═══ Task input ═══
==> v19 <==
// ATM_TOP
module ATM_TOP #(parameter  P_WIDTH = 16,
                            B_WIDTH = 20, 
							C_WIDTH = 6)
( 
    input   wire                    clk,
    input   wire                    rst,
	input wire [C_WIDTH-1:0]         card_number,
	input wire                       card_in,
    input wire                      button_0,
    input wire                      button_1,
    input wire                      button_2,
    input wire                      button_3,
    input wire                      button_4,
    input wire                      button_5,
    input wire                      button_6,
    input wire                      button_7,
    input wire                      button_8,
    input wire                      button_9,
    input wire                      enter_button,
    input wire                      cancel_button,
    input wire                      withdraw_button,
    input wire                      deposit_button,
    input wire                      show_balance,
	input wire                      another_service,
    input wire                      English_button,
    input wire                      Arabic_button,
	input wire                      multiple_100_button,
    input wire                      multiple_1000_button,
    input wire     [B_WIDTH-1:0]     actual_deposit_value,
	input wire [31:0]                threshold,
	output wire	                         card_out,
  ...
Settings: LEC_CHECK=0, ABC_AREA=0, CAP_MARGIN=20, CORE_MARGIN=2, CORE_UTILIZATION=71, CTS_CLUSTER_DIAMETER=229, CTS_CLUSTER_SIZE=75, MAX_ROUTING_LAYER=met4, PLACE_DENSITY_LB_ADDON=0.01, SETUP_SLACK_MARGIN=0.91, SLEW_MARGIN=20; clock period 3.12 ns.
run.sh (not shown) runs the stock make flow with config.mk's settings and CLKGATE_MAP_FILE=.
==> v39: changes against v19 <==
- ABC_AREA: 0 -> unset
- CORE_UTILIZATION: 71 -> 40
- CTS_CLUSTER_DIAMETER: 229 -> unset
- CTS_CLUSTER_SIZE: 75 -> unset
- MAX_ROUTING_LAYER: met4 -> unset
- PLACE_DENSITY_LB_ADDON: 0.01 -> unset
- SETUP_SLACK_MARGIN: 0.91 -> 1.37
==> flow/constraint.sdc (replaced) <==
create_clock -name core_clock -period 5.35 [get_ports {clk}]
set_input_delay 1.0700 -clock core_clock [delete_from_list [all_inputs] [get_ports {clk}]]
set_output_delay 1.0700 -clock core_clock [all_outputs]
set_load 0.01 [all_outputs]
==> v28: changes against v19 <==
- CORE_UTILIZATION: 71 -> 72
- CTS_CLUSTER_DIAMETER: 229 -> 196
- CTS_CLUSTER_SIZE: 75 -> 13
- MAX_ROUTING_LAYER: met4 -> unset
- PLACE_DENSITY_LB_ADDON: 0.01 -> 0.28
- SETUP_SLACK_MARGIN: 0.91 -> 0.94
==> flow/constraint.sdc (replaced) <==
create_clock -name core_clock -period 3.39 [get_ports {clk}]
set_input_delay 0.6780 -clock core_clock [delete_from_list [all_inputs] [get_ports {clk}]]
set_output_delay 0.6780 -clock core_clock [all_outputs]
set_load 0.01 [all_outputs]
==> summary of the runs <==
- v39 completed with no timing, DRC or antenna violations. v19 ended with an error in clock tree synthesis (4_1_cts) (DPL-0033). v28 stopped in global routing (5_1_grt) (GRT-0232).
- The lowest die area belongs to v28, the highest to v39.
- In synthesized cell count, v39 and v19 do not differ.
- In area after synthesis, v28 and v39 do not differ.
═══
═══ Task input ═══
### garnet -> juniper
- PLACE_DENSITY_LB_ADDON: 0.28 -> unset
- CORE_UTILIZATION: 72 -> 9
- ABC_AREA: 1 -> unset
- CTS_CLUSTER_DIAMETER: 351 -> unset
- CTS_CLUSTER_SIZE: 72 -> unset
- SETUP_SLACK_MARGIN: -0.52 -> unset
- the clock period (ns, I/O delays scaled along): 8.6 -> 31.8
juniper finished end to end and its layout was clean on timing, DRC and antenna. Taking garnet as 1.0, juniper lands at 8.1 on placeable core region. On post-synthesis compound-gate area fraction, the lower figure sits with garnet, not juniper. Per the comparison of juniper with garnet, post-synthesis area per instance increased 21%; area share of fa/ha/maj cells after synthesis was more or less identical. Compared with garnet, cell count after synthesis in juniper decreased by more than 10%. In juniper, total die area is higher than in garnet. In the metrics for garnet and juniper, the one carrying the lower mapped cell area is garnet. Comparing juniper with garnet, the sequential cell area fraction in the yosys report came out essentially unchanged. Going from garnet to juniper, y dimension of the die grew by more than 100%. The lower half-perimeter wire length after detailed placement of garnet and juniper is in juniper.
═══
=== Task description ===
Begin at the line above that has "- CTS_CLUSTER_SIZE: 72 -> unset" and stop after the line that has "- the clock", copying each line exactly and adding nothing else.

=== Answer space ===
- CTS_CLUSTER_SIZE: 72 -> unset
- SETUP_SLACK_MARGIN: -0.52 -> unset
- the clock period (ns, I/O delays scaled along): 8.6 -> 31.8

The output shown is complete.